Em plena era tecnológica, sobretudo virtual, vejo com certo pessimismo o avanço da expansão das bibliotecas pelo mundo, especialmente no Brasil. A biblioteca colombiana me fez acender uma luz amarela sobre o assunto, uma vez que é bem comum hoje fazermos tudo a distância, sem precisarmos nos deslocar da nossa bolha, sobretudo para consultar livros ou fazer pesquisas sobre mapas, documentos e jornais antigos.

Sou do tempo que, durante o ensino médio, éramos obrigados a ir constantemente, e em grupos, às bibliotecas próximas de casa e da escola, para fazer trabalhos de conclusão de período ou para alguma prova importante. Muitas vezes, chegávamos à antiga biblioteca Celso Kelly, na avenida Presidente Vargas, no centro do Rio de Janeiro, e tínhamos de esperar a turma da frente, que chegou primeiro, terminar o trabalho escolar sobre certa obra, já que, geralmente, coincidia de uma escola pedir algo sobre o mesmo tema da outra.

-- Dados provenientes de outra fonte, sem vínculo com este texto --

--- config.mk ---
export PLATFORM = sky130hd
export DESIGN_NAME = derq_ctrl
export DESIGN_NICKNAME = d
export VERILOG_FILES = /design/src/rtl/core/double_ended_record_queue_unit_defines.svh /design/src/rtl/core/derq_pkg.sv /design/src/rtl/core/derq_ctrl.sv
export SDC_FILE = /design/constraint.sdc
export NUM_CORES = 1
export LEC_CHECK = 0
export BUFFER_PORTS_ARGS = -buffer_cell sky130_fd_sc_hd__buf_2
export CAP_MARGIN = 20
export CORE_AREA = 8 8 45 47
export CTS_BUF_LIST = sky130_fd_sc_hd__clkbuf_16
export DETAILED_ROUTE_END_ITERATION = 6
export DIE_AREA = 0 0 53 55
export GPL_TIMING_DRIVEN = 0
export SYNTH_ARGS = -nofsm -noshare
export SYNTH_HDL_FRONTEND = slang
export SYNTH_SLANG_ARGS = --single-unit
--- constraint.sdc ---
create_clock -name clock -period 0.8 [get_ports clock]
set_input_delay 0 -clock clock [delete_from_list [all_inputs] [get_ports clock]]
set_output_delay 0 -clock clock [all_outputs]
set_load 0.03 [all_outputs]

Eu passei por situações como essas diversas vezes. Além disso, éramos obrigados a copiar todo o assunto a ser pesquisado: fosse de história, fosse de literatura, fosse de geografia, fosse de moral e cívica. Outra coisa, íamos uniformizados, para incutir na mente do atendente do local que era coisa séria, e não estávamos roubando nem o tempo, nem o lugar de ninguém, ou cabulando aula. Para isso, em quase todas as ocasiões, ainda apresentávamos o pedido da pesquisa a ser realizada para a bibliotecária que nos atendia, em papel timbrado da escola.

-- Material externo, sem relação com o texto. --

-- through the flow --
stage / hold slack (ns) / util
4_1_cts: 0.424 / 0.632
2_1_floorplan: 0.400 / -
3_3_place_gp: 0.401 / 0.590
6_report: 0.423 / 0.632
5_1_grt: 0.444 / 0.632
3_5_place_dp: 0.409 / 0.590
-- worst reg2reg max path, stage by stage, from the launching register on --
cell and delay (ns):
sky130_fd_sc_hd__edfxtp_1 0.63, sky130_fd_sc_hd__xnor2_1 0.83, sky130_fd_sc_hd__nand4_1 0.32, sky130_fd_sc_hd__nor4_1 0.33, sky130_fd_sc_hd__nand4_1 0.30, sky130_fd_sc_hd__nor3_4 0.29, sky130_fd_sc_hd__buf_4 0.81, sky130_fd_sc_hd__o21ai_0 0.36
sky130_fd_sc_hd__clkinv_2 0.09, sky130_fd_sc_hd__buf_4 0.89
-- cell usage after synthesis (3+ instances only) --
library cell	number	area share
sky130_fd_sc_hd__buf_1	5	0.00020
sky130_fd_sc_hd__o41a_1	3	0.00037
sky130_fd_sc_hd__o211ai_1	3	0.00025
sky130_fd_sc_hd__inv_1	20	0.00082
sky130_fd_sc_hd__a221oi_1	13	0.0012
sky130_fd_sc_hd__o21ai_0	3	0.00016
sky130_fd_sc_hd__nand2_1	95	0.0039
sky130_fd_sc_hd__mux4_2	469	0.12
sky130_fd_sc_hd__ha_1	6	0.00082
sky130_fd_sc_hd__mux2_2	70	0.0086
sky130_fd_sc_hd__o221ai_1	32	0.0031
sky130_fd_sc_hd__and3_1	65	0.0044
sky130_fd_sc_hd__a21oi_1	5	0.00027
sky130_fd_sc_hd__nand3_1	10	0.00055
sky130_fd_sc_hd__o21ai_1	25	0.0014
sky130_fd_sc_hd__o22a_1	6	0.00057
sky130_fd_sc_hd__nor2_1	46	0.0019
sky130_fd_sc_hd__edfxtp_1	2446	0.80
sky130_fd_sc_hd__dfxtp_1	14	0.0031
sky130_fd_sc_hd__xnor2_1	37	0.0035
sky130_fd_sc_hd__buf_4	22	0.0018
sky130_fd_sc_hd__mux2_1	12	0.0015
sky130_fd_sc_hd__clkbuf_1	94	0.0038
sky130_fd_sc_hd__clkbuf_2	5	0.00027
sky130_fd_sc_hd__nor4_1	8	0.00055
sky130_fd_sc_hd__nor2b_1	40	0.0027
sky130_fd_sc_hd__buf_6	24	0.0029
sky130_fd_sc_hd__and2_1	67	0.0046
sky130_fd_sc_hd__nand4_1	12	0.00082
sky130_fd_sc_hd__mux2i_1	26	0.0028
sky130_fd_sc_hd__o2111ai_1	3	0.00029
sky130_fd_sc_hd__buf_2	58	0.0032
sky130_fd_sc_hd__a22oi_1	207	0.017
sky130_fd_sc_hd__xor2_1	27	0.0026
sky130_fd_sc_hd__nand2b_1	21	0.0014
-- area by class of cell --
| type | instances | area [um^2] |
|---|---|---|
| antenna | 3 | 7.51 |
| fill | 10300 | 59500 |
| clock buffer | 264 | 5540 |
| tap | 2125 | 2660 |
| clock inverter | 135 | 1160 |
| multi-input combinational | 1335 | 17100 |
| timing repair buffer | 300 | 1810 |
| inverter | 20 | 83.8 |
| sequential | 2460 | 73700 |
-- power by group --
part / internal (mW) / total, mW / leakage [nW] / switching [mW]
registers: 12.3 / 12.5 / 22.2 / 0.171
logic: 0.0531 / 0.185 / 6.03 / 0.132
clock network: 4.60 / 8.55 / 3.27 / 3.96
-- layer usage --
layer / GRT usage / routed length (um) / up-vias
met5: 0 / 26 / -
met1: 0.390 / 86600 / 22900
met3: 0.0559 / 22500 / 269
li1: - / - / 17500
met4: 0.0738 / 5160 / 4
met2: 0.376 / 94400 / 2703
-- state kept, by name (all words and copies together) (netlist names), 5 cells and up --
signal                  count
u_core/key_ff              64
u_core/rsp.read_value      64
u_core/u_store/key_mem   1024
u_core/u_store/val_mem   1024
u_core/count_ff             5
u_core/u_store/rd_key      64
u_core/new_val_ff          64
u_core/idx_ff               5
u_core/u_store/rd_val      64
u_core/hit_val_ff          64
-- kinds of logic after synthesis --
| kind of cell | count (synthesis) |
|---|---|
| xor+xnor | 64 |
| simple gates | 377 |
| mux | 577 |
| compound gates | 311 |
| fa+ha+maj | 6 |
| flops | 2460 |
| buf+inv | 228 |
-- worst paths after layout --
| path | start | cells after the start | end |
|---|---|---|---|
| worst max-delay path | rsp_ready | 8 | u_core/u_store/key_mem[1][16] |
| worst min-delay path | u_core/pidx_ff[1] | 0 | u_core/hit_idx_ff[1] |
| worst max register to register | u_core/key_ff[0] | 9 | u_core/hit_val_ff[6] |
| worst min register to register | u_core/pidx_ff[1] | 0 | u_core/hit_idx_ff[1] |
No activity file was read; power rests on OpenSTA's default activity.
### src/sv/elf_stream_loader_assert.svh
// Assertion macros for the ELF stream loader.
`ifndef ELF_STREAM_LOADER_ASSERT_SVH
`define ELF_STREAM_LOADER_ASSERT_SVH
`ifndef SYNTH
`define ESL_ASSERT(label, prop, msg) \
   label: assert property (@(posedge clock) disable iff (reset) prop) else $error(msg);
`define ESL_ASSERT_ALWAYS(label, prop, msg) \
   label: assert property (@(posedge clock) prop) else $error(msg);
`else
`define ESL_ASSERT(label, prop, msg)
`define ESL_ASSERT_ALWAYS(label, prop, msg)
`endif
`endif

### src/sv/esl_pkg.sv
// Shared types and constants of the ELF stream loader.
package esl_pkg;
   localparam logic [31:0] ELF_MAGIC = 32'h464C457F;
   localparam int unsigned EHDR_BYTES = 52;
   localparam int unsigned PHDR_REC_BYTES = 32;
   localparam logic [31:0] PT_LOAD = 32'd1;
   localparam int unsigned RD_ADDR_W = 10;

   // Program header field offsets inside one record.
   localparam logic [4:0] OFF_TYPE = 5'd0;
   localparam logic [4:0] OFF_OFFSET = 5'd4;
   localparam logic [4:0] OFF_PADDR = 5'd12;
   localparam logic [4:0] OFF_FILESZ = 5'd16;
   localparam logic [4:0] OFF_MEMSZ = 5'd20;

   typedef struct packed {
      logic                 start;
      logic [RD_ADDR_W-1:0] addr;
   } rd_req_type;

   typedef struct packed {
      logic        done;
      logic [31:0] data;
   } rd_rsp_type;
endpackage

### src/sv/elf_stream_loader.sv
// ELF32 stream loader: consumes an image byte by byte and issues memory writes.
// Usage: the req channel carries one item per transfer. req_tuser is the kind
// (0 = received byte, 1 = tick) and req_tdata[7:0] the byte. Every accepted item
// yields exactly one rsp transfer holding a write (byte write while loading, a
// zero word during fill) or nothing, plus the done flag with bad_magic and the
// entry point. A plain byte passes through the execute and result states before
// its response transfer. The byte that ends the program headers (if the magic
// matches), or a copied byte that ends a segment, also scans the stored program
// headers through the shared word reader: a loadable record needs five word
// reads (type, file size, offset, address, memory size). A tick in the fill
// phase loads the next zero region as needed and emits one zero word or, when
// none is left, the done result.
// The block takes one item at a time: req_tready is high only while it is idle
// and the response register is empty, so a stalled receiver holds off input.
// Reset returns the loader to the file header phase and empties the response.
// After done, every further item answers with the same done result.
module elf_stream_loader #(
   parameter int PH_STORE_BYTES = 128,
   parameter int ZERO_SLOTS = 8
) (
   input  logic         clock,
   input  logic         reset,
   input  logic         req_tvalid,
   output logic         req_tready,
   input  logic [7:0]   req_tdata,   // [7:0] rx_byte
   input  logic         req_tuser,   // [0] func
   output logic         rsp_tvalid,
   input  logic         rsp_tready,
   output logic [103:0] rsp_tdata,   // [0] wr_valid, [32:1] wr_addr, [64:33] wr_data,
                                     // [65] done_res, [66] bad_magic, [98:67] entry_point
   output logic         rsp_tuser    // [0] wr_is_word
);
   `include "elf_stream_loader_assert.svh"

   localparam int AW = $clog2(PH_STORE_BYTES);
   localparam int NREC = PH_STORE_BYTES / 32;
   localparam int IW = $clog2(NREC + 1);
   localparam int ZCW = $clog2(ZERO_SLOTS + 1);
   localparam int ZIW = (ZERO_SLOTS > 1) ? $clog2(ZERO_SLOTS) : 1;

   typedef enum logic [2:0] {
      PH_HDR, PH_PROG, PH_LOAD, PH_ZERO, PH_DONE
   } phase_type;

   typedef enum logic [3:0] {
      S_IDLE, S_EXEC, S_HDR_MUL, S_HDR_CHK, S_FINISH, S_NEXT, S_RD_TYPE,
      S_RD_FSZ, S_RD_OFF, S_RD_PADDR, S_RD_MSZ, S_ZFETCH, S_ZEMIT, S_RESULT
   } state_type;

   state_type   state_ff;
   phase_type   phase_ff;
   logic        func_ff;
   logic [7:0]  byte_ff;
   logic [31:0] pos_ff;
   logic [31:0] magic_ff;
   logic [31:0] entry_ff;
   logic [15:0] pes_ff;
   logic [15:0] pcnt_ff;
   logic [31:0] total_ff;
   logic [IW-1:0] idx_ff;
   logic [IW-1:0] rec_ff;
   logic [31:0] skip_ff;
   logic [31:0] copy_ff;
   logic [31:0] dest_ff;
   logic [31:0] fsz_ff;
   logic [31:0] paddr_ff;
   logic [31:0] pend_addr_ff;
   logic [29:0] pend_words_ff;
   logic [31:0] zaddr_ff [ZERO_SLOTS];
   logic [29:0] zwords_ff [ZERO_SLOTS];
   logic [ZCW-1:0] zrc_ff;
   logic [ZCW-1:0] zri_ff;
   logic [31:0] zleft_ff;
   logic        bad_ff;
   logic        wv_ff, ww_ff;
   logic [31:0] wa_ff, wd_ff;
   logic        rsp_valid_ff;
   logic        out_wv_ff, out_ww_ff, out_done_ff, out_bad_ff;
   logic [31:0] out_wa_ff, out_wd_ff, out_entry_ff;
   esl_pkg::rd_req_type rd_req_ff;
   esl_pkg::rd_rsp_type rd_rsp;

   logic          req_fire;
   logic [31:0]   prog_idx;
   logic          st_wr_en;
   logic [AW-1:0] rec_base;
   logic [31:0]   mem_diff;

   assign req_tready = (state_ff == S_IDLE) && !rsp_valid_ff;
   assign req_fire = req_tvalid && req_tready;
   assign prog_idx = pos_ff - 32'(esl_pkg::EHDR_BYTES);
   assign st_wr_en = (state_ff == S_EXEC) && !func_ff && (phase_ff == PH_PROG) &&
                     (prog_idx < 32'(PH_STORE_BYTES));
   assign rec_base = AW'({rec_ff, 5'd0});
   assign mem_diff = rd_rsp.data - fsz_ff;

   esl_word_reader #(
      .PH_STORE_BYTES(PH_STORE_BYTES)
   ) u_reader (
      .clock  (clock),
      .reset  (reset),
      .wr_en  (st_wr_en),
      .wr_idx (prog_idx[AW-1:0]),
      .wr_byte(byte_ff),
      .rd_req (rd_req_ff),
      .rd_rsp (rd_rsp)
   );

   always_ff @(posedge clock) begin
      if (reset) begin
         state_ff <= S_IDLE;
         phase_ff <= PH_HDR;
         pos_ff <= 32'd0;
         idx_ff <= '0;
         skip_ff <= 32'd0;
         copy_ff <= 32'd0;
         dest_ff <= 32'd0;
         zrc_ff <= '0;
         zri_ff <= '0;
         zleft_ff <= 32'd0;
         bad_ff <= 1'b0;
         rsp_valid_ff <= 1'b0;
         rd_req_ff <= '0;
      end else begin
         rd_req_ff.start <= 1'b0;
         if (rsp_valid_ff && rsp_tready) begin
            rsp_valid_ff <= 1'b0;
         end
         unique case (state_ff)
            S_IDLE: begin
               if (req_fire) begin
                  func_ff <= req_tuser;
                  byte_ff <= req_tdata;
                  wv_ff <= 1'b0;
                  ww_ff <= 1'b0;
                  wa_ff <= 32'd0;
                  wd_ff <= 32'd0;
                  state_ff <= S_EXEC;
               end
            end
            S_EXEC: begin
               state_ff <= S_RESULT;
               if (!func_ff) begin
                  case (phase_ff)
                     PH_HDR: begin
                        if (pos_ff < 32'd4) begin
                           magic_ff[{pos_ff[1:0], 3'b000} +: 8] <= byte_ff;
                        end else if (pos_ff >= 32'd24 && pos_ff < 32'd28) begin
                           entry_ff[{pos_ff[1:0], 3'b000} +: 8] <= byte_ff;
                        end else if (pos_ff == 32'd42) begin
                           pes_ff[7:0] <= byte_ff;
                        end else if (pos_ff == 32'd43) begin
                           pes_ff[15:8] <= byte_ff;
                        end else if (pos_ff == 32'd44) begin
                           pcnt_ff[7:0] <= byte_ff;
                        end else if (pos_ff == 32'd45) begin
                           pcnt_ff[15:8] <= byte_ff;
                        end
                        pos_ff <= pos_ff + 32'd1;
                        if (pos_ff == 32'(esl_pkg::EHDR_BYTES - 1)) begin
                           state_ff <= S_HDR_MUL;
                        end
                     end
                     PH_PROG: begin
                        pos_ff <= pos_ff + 32'd1;
                        if (pos_ff - 32'(esl_pkg::EHDR_BYTES - 1) == total_ff) begin
                           state_ff <= S_FINISH;
                        end
                     end
                     PH_LOAD: begin
                        pos_ff <= pos_ff + 32'd1;
                        if (skip_ff != 32'd0) begin
                           skip_ff <= skip_ff - 32'd1;
                        end else begin
                           wv_ff <= 1'b1;
                           wa_ff <= dest_ff;
                           wd_ff <= {24'd0, byte_ff};
                           dest_ff <= dest_ff + 32'd1;
                           copy_ff <= copy_ff - 32'd1;
                           if (copy_ff == 32'd1) begin
                              // Segment complete: record its zero-fill region.
                              zaddr_ff[zrc_ff[ZIW-1:0]] <= pend_addr_ff;
                              zwords_ff[zrc_ff[ZIW-1:0]] <= pend_words_ff;
                              zrc_ff <= zrc_ff + ZCW'(1);
                              state_ff <= S_NEXT;
                           end
                        end
                     end
                     default: begin
                     end
                  endcase
               end else if (phase_ff == PH_ZERO) begin
                  state_ff <= S_ZFETCH;
               end
            end
            S_HDR_MUL: begin
               total_ff <= {16'd0, pes_ff} * {16'd0, pcnt_ff};
               state_ff <= S_HDR_CHK;
            end
            S_HDR_CHK: begin
               if (total_ff == 32'd0) begin
                  state_ff <= S_FINISH;
               end else begin
                  phase_ff <= PH_PROG;
                  state_ff <= S_RESULT;
               end
            end
            S_FINISH: begin
               if (magic_ff != esl_pkg::ELF_MAGIC) begin
                  bad_ff <= 1'b1;
                  phase_ff <= PH_DONE;
                  state_ff <= S_RESULT;
               end else begin
                  idx_ff <= '0;
                  zrc_ff <= '0;
                  state_ff <= S_NEXT;
               end
            end
            S_NEXT: begin
               if ({{(16 - IW){1'b0}}, idx_ff} < pcnt_ff && idx_ff < IW'(NREC) &&
                   zrc_ff < ZCW'(ZERO_SLOTS)) begin
                  rec_ff <= idx_ff;
                  idx_ff <= idx_ff + IW'(1);
                  rd_req_ff.start <= 1'b1;
                  rd_req_ff.addr <= esl_pkg::RD_ADDR_W'(AW'({idx_ff, 5'd0}));
                  state_ff <= S_RD_TYPE;
               end else begin
                  phase_ff <= PH_ZERO;
                  zri_ff <= '0;
                  zleft_ff <= 32'd0;
                  state_ff <= S_RESULT;
               end
            end
            S_RD_TYPE: begin
               if (rd_rsp.done) begin
                  if (rd_rsp.data == esl_pkg::PT_LOAD) begin
                     rd_req_ff.start <= 1'b1;
                     rd_req_ff.addr <= esl_pkg::RD_ADDR_W'(rec_base + AW'(esl_pkg::OFF_FILESZ));
                     state_ff <= S_RD_FSZ;
                  end else begin
                     state_ff <= S_NEXT;
                  end
               end
            end
            S_RD_FSZ: begin
               if (rd_rsp.done) begin
                  if (rd_rsp.data != 32'd0) begin
                     fsz_ff <= rd_rsp.data;
                     copy_ff <= rd_rsp.data;
                     rd_req_ff.start <= 1'b1;
                     rd_req_ff.addr <= esl_pkg::RD_ADDR_W'(rec_base + AW'(esl_pkg::OFF_OFFSET));
                     state_ff <= S_RD_OFF;
                  end else begin
                     state_ff <= S_NEXT;
                  end
               end
            end
            S_RD_OFF: begin
               if (rd_rsp.done) begin
                  skip_ff <= rd_rsp.data - pos_ff;
                  rd_req_ff.start <= 1'b1;
                  rd_req_ff.addr <= esl_pkg::RD_ADDR_W'(rec_base + AW'(esl_pkg::OFF_PADDR));
                  state_ff <= S_RD_PADDR;
               end
            end
            S_RD_PADDR: begin
               if (rd_rsp.done) begin
                  dest_ff <= rd_rsp.data;
                  paddr_ff <= rd_rsp.data;
                  rd_req_ff.start <= 1'b1;
                  rd_req_ff.addr <= esl_pkg::RD_ADDR_W'(rec_base + AW'(esl_pkg::OFF_MEMSZ));
                  state_ff <= S_RD_MSZ;
               end
            end
            S_RD_MSZ: begin
               if (rd_rsp.done) begin
                  // The word count is the signed size difference over four, if positive.
                  pend_addr_ff <= paddr_ff + fsz_ff;
                  pend_words_ff <= (mem_diff != 32'd0 && !mem_diff[31]) ?
                                   mem_diff[31:2] : 30'd0;
                  phase_ff <= PH_LOAD;
                  state_ff <= S_RESULT;
               end
            end
            S_ZFETCH: begin
               if (zleft_ff == 32'd0 && zri_ff < zrc_ff) begin
                  dest_ff <= zaddr_ff[zri_ff[ZIW-1:0]];
                  zleft_ff <= {2'd0, zwords_ff[zri_ff[ZIW-1:0]]};
                  zri_ff <= zri_ff + ZCW'(1);
               end else begin
                  state_ff <= S_ZEMIT;
               end
            end
            S_ZEMIT: begin
               if (zleft_ff != 32'd0) begin
                  wv_ff <= 1'b1;
                  ww_ff <= 1'b1;
                  wa_ff <= dest_ff;
                  dest_ff <= dest_ff + 32'd4;
                  zleft_ff <= zleft_ff - 32'd1;
               end else begin
                  phase_ff <= PH_DONE;
               end
               state_ff <= S_RESULT;
            end
            S_RESULT: begin
               out_wv_ff <= wv_ff;
               out_ww_ff <= ww_ff;
               out_wa_ff <= wa_ff;
               out_wd_ff <= wd_ff;
               out_done_ff <= (phase_ff == PH_DONE) && !wv_ff;
               out_bad_ff <= (phase_ff == PH_DONE) && !wv_ff && bad_ff;
               out_entry_ff <= ((phase_ff == PH_DONE) && !wv_ff && !bad_ff) ?
                               entry_ff : 32'd0;
               rsp_valid_ff <= 1'b1;
               state_ff <= S_IDLE;
            end
            default: begin
               state_ff <= S_IDLE;
            end
         endcase
      end
   end

   assign rsp_tvalid = rsp_valid_ff;
   assign rsp_tdata = {5'd0, out_entry_ff, out_bad_ff, out_done_ff,
                       out_wd_ff, out_wa_ff, out_wv_ff};
   assign rsp_tuser = out_ww_ff;

   `ESL_ASSERT(a_one_in_flight, req_tvalid && req_tready |-> !rsp_tvalid,
               "input transfer taken while a response is pending")
   `ESL_ASSERT(a_done_no_write, rsp_tvalid && rsp_tdata[65] |-> !rsp_tdata[0],
               "done response carries a write")
   `ESL_ASSERT(a_word_is_write, rsp_tvalid && rsp_tuser |-> rsp_tdata[0],
               "word write flag without a write")
   `ESL_ASSERT_ALWAYS(a_reset_empty, reset |=> !rsp_tvalid,
                      "response pending right after reset")
endmodule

Hoje o mundo está tão esquisito que eu não imagino ninguém mais fazendo isso. Por outro lado, as bibliotecas ficaram tão gigantescas que algumas delas precisam do espaço equivalente a alguns Maracanãs para guardar todos os seus livros e peças.

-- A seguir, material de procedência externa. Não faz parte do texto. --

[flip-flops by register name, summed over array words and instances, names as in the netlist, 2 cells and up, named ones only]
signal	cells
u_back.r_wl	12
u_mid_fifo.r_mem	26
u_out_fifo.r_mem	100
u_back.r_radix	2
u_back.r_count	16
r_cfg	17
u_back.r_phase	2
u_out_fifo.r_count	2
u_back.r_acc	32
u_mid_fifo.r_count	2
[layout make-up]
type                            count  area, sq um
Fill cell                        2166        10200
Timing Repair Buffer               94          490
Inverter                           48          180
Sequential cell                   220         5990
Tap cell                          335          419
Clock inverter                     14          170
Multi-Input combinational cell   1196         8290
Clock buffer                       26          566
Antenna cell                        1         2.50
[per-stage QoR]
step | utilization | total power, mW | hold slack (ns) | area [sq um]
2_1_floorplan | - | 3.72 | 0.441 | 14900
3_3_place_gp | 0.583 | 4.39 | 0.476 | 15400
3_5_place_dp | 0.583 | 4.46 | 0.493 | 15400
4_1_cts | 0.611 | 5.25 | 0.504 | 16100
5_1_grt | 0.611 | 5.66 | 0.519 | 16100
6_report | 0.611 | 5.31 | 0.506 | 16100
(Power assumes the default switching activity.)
===== src/hw/rtl/lctr_ctrl.sv =====
// Sequencer for request, frame, evict and clear operations.
module lctr_ctrl (
  input  logic           clk,
  input  logic           rst_n,
  input  logic           in_valid,
  output logic           in_ready,
  input  logic [1:0]     in_mode,
  input  lctr_pkg::stat_t st,
  output lctr_pkg::cmd_t  cmd
);

  typedef enum logic [9:0] {
    S_INIT  = 10'b0000000001,
    S_IDLE  = 10'b0000000010,
    S_HSCAN = 10'b0000000100,
    S_DEC   = 10'b0000001000,
    S_VSCAN = 10'b0000010000,
    S_EVICT = 10'b0000100000,
    S_INS   = 10'b0001000000,
    S_UPD   = 10'b0010000000,
    S_CLR   = 10'b0100000000,
    S_DONE  = 10'b1000000000
  } state_t;

  state_t state_r, state_nxt;

  assign in_ready = (state_r == S_IDLE);

  always_ff @(posedge clk) begin
    if (!rst_n) begin
      state_r <= S_INIT;
    end else begin
      state_r <= state_nxt;
    end
  end

  always_comb begin
    state_nxt = state_r;
    cmd = '0;
    case (state_r)
      S_INIT: begin
        cmd.clr_run = 1'b1;
        if (st.sweep_last) begin
          state_nxt = S_IDLE;
        end
      end
      S_IDLE: begin
        if (in_valid) begin
          cmd.accept = 1'b1;
          cmd.st_set = 1'b1;
          cmd.st_code = lctr_pkg::ST_DONE;
          case (in_mode)
            lctr_pkg::MODE_REQUEST: begin
              cmd.hit_start = 1'b1;
              state_nxt = S_HSCAN;
            end
            lctr_pkg::MODE_FRAME: begin
              cmd.frame_inc = 1'b1;
              state_nxt = S_DONE;
            end
            lctr_pkg::MODE_EVICT: begin
              cmd.vic_start = 1'b1;
              state_nxt = S_VSCAN;
            end
            default: begin
              cmd.clr_count = 1'b1;
              cmd.clr_start = 1'b1;
              state_nxt = S_CLR;
            end
          endcase
        end
      end
      S_HSCAN: begin
        cmd.scan_run = 1'b1;
        if (st.scan_done) begin
          state_nxt = st.found ? S_UPD : S_DEC;
        end
      end
      S_DEC: begin
        if (st.over_cap) begin
          cmd.vic_start = 1'b1;
          state_nxt = S_VSCAN;
        end else if (st.outside) begin
          cmd.st_set = 1'b1;
          cmd.st_code = lctr_pkg::ST_OUTSIDE;
          state_nxt = S_DONE;
        end else if (st.no_free) begin
          cmd.st_set = 1'b1;
          cmd.st_code = lctr_pkg::ST_NONE;
          state_nxt = S_DONE;
        end else begin
          state_nxt = S_INS;
        end
      end
      S_VSCAN: begin
        cmd.scan_run = 1'b1;
        if (st.scan_done) begin
          if (st.best_vld) begin
            state_nxt = S_EVICT;
          end else begin
            cmd.st_set = 1'b1;
            cmd.st_code = lctr_pkg::ST_NONE;
            state_nxt = S_DONE;
          end
        end
      end
      S_EVICT: begin
        cmd.wr_evict = 1'b1;
        state_nxt = (st.mode == lctr_pkg::MODE_EVICT) ? S_DONE : S_DEC;
      end
      S_INS: begin
        cmd.wr_ins = 1'b1;
        cmd.st_set = 1'b1;
        cmd.st_code = lctr_pkg::ST_INSERT;
        state_nxt = S_DONE;
      end
      S_UPD: begin
        cmd.wr_upd = 1'b1;
        cmd.st_set = 1'b1;
        cmd.st_code = lctr_pkg::ST_HIT;
        state_nxt = S_DONE;
      end
      S_CLR: begin
        cmd.clr_run = 1'b1;
        if (st.sweep_last) begin
          state_nxt = S_DONE;
        end
      end
      S_DONE: begin
        if (!st.out_busy) begin
          cmd.load_out = 1'b1;
          state_nxt = S_IDLE;
        end
      end
      default: begin
        state_nxt = S_IDLE;
      end
    endcase
  end

endmodule


===== config.mk =====
export PLATFORM = sky130hd
export DESIGN_NAME = lctr_ctrl
export DESIGN_NICKNAME = d
export VERILOG_FILES = /design/src/hw/rtl/lctr_pkg.sv /design/src/hw/rtl/lctr_ctrl.sv
export SDC_FILE = /design/constraint.sdc
export NUM_CORES = 1
export LEC_CHECK = 0
export BUFFER_PORTS_ARGS = -buffer_cell sky130_fd_sc_hd__buf_2
export CORE_MARGIN = 8
export CORE_UTILIZATION = 47
export CTS_BUF_LIST = sky130_fd_sc_hd__clkbuf_2
export CTS_CLUSTER_SIZE = 25
export DETAILED_ROUTE_END_ITERATION = 6
export PLACE_DENSITY_LB_ADDON = 0.3
export SYNTH_ARGS = -nofsm -noshare
export SYNTH_HDL_FRONTEND = slang
export SYNTH_SLANG_ARGS = --single-unit

===== constraint.sdc =====
create_clock -name clk -period 1.79 [get_ports clk]
set_input_delay 0 -clock clk [delete_from_list [all_inputs] [get_ports clk]]
set_output_delay 0 -clock clk [all_outputs]
set_load 0.005 [all_outputs]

Isso é sério. Entre as dez maiores bibliotecas do mundo, a British Library, ou biblioteca britânica, no Reino Unido, tem hoje 200 milhões de itens, organizados no equivalente a 388 milhões de prateleiras. É praticamente um Brasil, se cada livro fosse um brasileiro.

O mundo está repleto de bibliotecas assim. A nossa, a Biblioteca Nacional, é a maior da América do Sul, mais é a menor de todas: tem 9 milhões de itens no acervo. Em comparação às dez mais, está engatinhando.

No gigantismo, seguem a Biblioteca do Congresso, em Washington, com cerca de 170 milhões de itens; a Biblioteca de Xangai, na China, com 56 milhões, que está construindo um banco genealógico com dados de quase 50 mil árvores; a New York Public Library, biblioteca pública de Nova York, com seus atuais 55 milhões de peças e livros. Esta é outro complexo gigantesco, partindo de Manhattan, onde fica seu prédio principal.

São muitas e encantadoras as bibliotecas. Por exemplo, a Biblioteca Estatal Russa: compreende coleções nacionais e estrangeiras exclusivas em 367 idiomas do mundo. O tamanho de todo o acervo ultrapassa 47,4 milhões de itens valiosos.

Cabe destacar ainda a Biblioteca Nacional da França, na qual a nossa tenta, tadinha, se espelhar. Sua história remonta a 1368, quando Carlos 5º fundou a biblioteca real no Palácio do Louvre, que desapareceu. Em 1461, Luís 11 começou outra, que cresceu até ser aberta ao público 30 anos depois, e que sobreviveu mesmo à irá da Revolução Francesa. Não é a maior do mundo, com seus 40 milhões de itens, mas tem um respeitável orçamento de US$ 288 milhões ao ano.

Com o mundo tão tecnológico e virtual, fico imaginando o destino das bibliotecas. Hoje podemos fazer pesquisas a distância: as hemerotecas dão acesso a publicações, recentes e históricas, de modo imediato.

Outra coisa são as piratarias dos PDFs: vira e mexe coleções de livros aparecem nas nossas caixas de emails nos oferecendo clássicos da literatura brasileira e universal. De graça.

E o que dizer das obras que podem ser consultadas, já escaneadas, pelo Google? Eu mesmo me surpreendi ao acessar a edição original de 1843 de "O Filho do Pescador", de Teixeira e Sousa (1812-1861), o nosso primeiro romancista brasileiro.

Com todas essas facilidades e uma juventude cada vez mais digital, fica difícil pensar as bibliotecas, por mais equipadas e suntuosas que sejam, não sendo palcos para outro uso que não seja da visitação pública e cenário para selfies.